Martín levantó abruptamente la cabeza del almohadón, pero no tuvo que mirar a Fernanda para conocer su conjetura. Eran las tres o cuatro de la madrugada. Debía de ser Rogelio. Tenía que ser Rogelio. Solamente podía ser Rogelio. Más valía que fuera Rogelio.

Fernanda interrumpió de golpe su ya declinante balanceo y clavó la vista en el espejo del techo. Alzó imperativamente su mano derecha y sin mirarlo le dio instrucciones rápidas.

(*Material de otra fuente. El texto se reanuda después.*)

$ cat src/flat_wrapper.sv
// flat-port wrapper written by rule: the top's interface ports become plain ports
module axis_frame_fifo_flat 
#(
  parameter int unsigned DATA_WIDTH  = 32,
  parameter int unsigned DEPTH       = 32,
  parameter bit          PACKET_MODE = 1'b0,
  parameter int unsigned PW          = $clog2(DEPTH) + 1
)
  (streamClock, streamResetN, occupancy, frameCount, lastFrameLength, frameOverrun, clearStatus, bus_dataIn, bus_dataInTValid, bus_dataInTLast, bus_dataInTStrb, bus_dataOutTReady, bus_dataInTReady, bus_dataOut, bus_dataOutTValid, bus_dataOutTLast, bus_dataOutTStrb);
  axis_frame_fifo_if #(.DATA_WIDTH(DATA_WIDTH)) bus_i ();
  input  logic streamClock;
  input  logic streamResetN;
  output logic [PW-1:0] occupancy;
  output logic [PW-1:0] frameCount;
  output logic [15:0] lastFrameLength;
  output logic frameOverrun;
  input  logic clearStatus;
  input wire logic [$bits(bus_i.dataIn)-1:0] bus_dataIn;
  input wire logic [$bits(bus_i.dataInTValid)-1:0] bus_dataInTValid;
  input wire logic [$bits(bus_i.dataInTLast)-1:0] bus_dataInTLast;
  input wire logic [$bits(bus_i.dataInTStrb)-1:0] bus_dataInTStrb;
  input wire logic [$bits(bus_i.dataOutTReady)-1:0] bus_dataOutTReady;
  output wire logic [$bits(bus_i.dataInTReady)-1:0] bus_dataInTReady;
  output wire logic [$bits(bus_i.dataOut)-1:0] bus_dataOut;
  output wire logic [$bits(bus_i.dataOutTValid)-1:0] bus_dataOutTValid;
  output wire logic [$bits(bus_i.dataOutTLast)-1:0] bus_dataOutTLast;
  output wire logic [$bits(bus_i.dataOutTStrb)-1:0] bus_dataOutTStrb;
  assign bus_i.dataIn = bus_dataIn;
  assign bus_i.dataInTValid = bus_dataInTValid;
  assign bus_i.dataInTLast = bus_dataInTLast;
  assign bus_i.dataInTStrb = bus_dataInTStrb;
  assign bus_i.dataOutTReady = bus_dataOutTReady;
  assign bus_dataInTReady = bus_i.dataInTReady;
  assign bus_dataOut = bus_i.dataOut;
  assign bus_dataOutTValid = bus_i.dataOutTValid;
  assign bus_dataOutTLast = bus_i.dataOutTLast;
  assign bus_dataOutTStrb = bus_i.dataOutTStrb;
  axis_frame_fifo #(.DATA_WIDTH(DATA_WIDTH), .DEPTH(DEPTH), .PACKET_MODE(PACKET_MODE), .PW(PW)) u_core (.streamClock(streamClock), .streamResetN(streamResetN), .bus(bus_i), .occupancy(occupancy), .frameCount(frameCount), .lastFrameLength(lastFrameLength), .frameOverrun(frameOverrun), .clearStatus(clearStatus));
endmodule
$ cat config.mk
export PLATFORM = sky130hd
export DESIGN_NAME = axis_frame_fifo_flat
export DESIGN_NICKNAME = d
export VERILOG_FILES = /design/src/rtl/axis_frame_fifo_if.sv /design/src/rtl/axis_frame_fifo.sv /design/src/flat_wrapper.sv
export SDC_FILE = /design/constraint.sdc
export NUM_CORES = 1
export LEC_CHECK = 0
export ABC_AREA = 1
export BUFFER_PORTS_ARGS = -buffer_cell sky130_fd_sc_hd__buf_4
export CORE_MARGIN = 1.5
export CORE_UTILIZATION = 29
export CTS_CLUSTER_DIAMETER = 60
export CTS_CLUSTER_SIZE = 14
export DETAILED_ROUTE_END_ITERATION = 8
export PLACE_DENSITY = 0.44
export SLEW_MARGIN = 20
export SYNTH_ARGS = -nofsm -noshare
export SYNTH_HDL_FRONTEND = slang
export SYNTH_SLANG_ARGS = --single-unit
$ cat constraint.sdc
create_clock -name streamClock -period 6.9 [get_ports streamClock]
set_input_delay 1.035 -clock streamClock [delete_from_list [all_inputs] [get_ports streamClock]]
set_output_delay 1.035 -clock streamClock [all_outputs]
set_load 0.03 [all_outputs]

—No contestes —dijo casi cuchicheando—. Es normal que hable a estas horas cuando anda de viaje. Está puesta la grabadora. Pon atención.

Al tercer timbrazo, la grabadora tomó el control y se escu­chó, después de una fecha y hora cavernosas de fábrica, la voz de una Fernanda ingenua, casera, anodina, la voz de la Fer­nanda doméstica enterrada para siempre en las voluptuosidades de esa noche de epopeya. “Hola —decía el infernal aparato—. Me da gusto que me llames, pero en este momento no estoy en casa o estoy dormida o no tengo ganas de contestar. Tú me entiendes, ¿no? Al escuchar la señal, por favor deja tu nombre, mensaje y número de teléfono. En cuanto pueda y quiera, me comunicaré contigo. Gracias. Chaíto.” Sonó luego el zum­bido para grabar, y después la voz de quien llamaba.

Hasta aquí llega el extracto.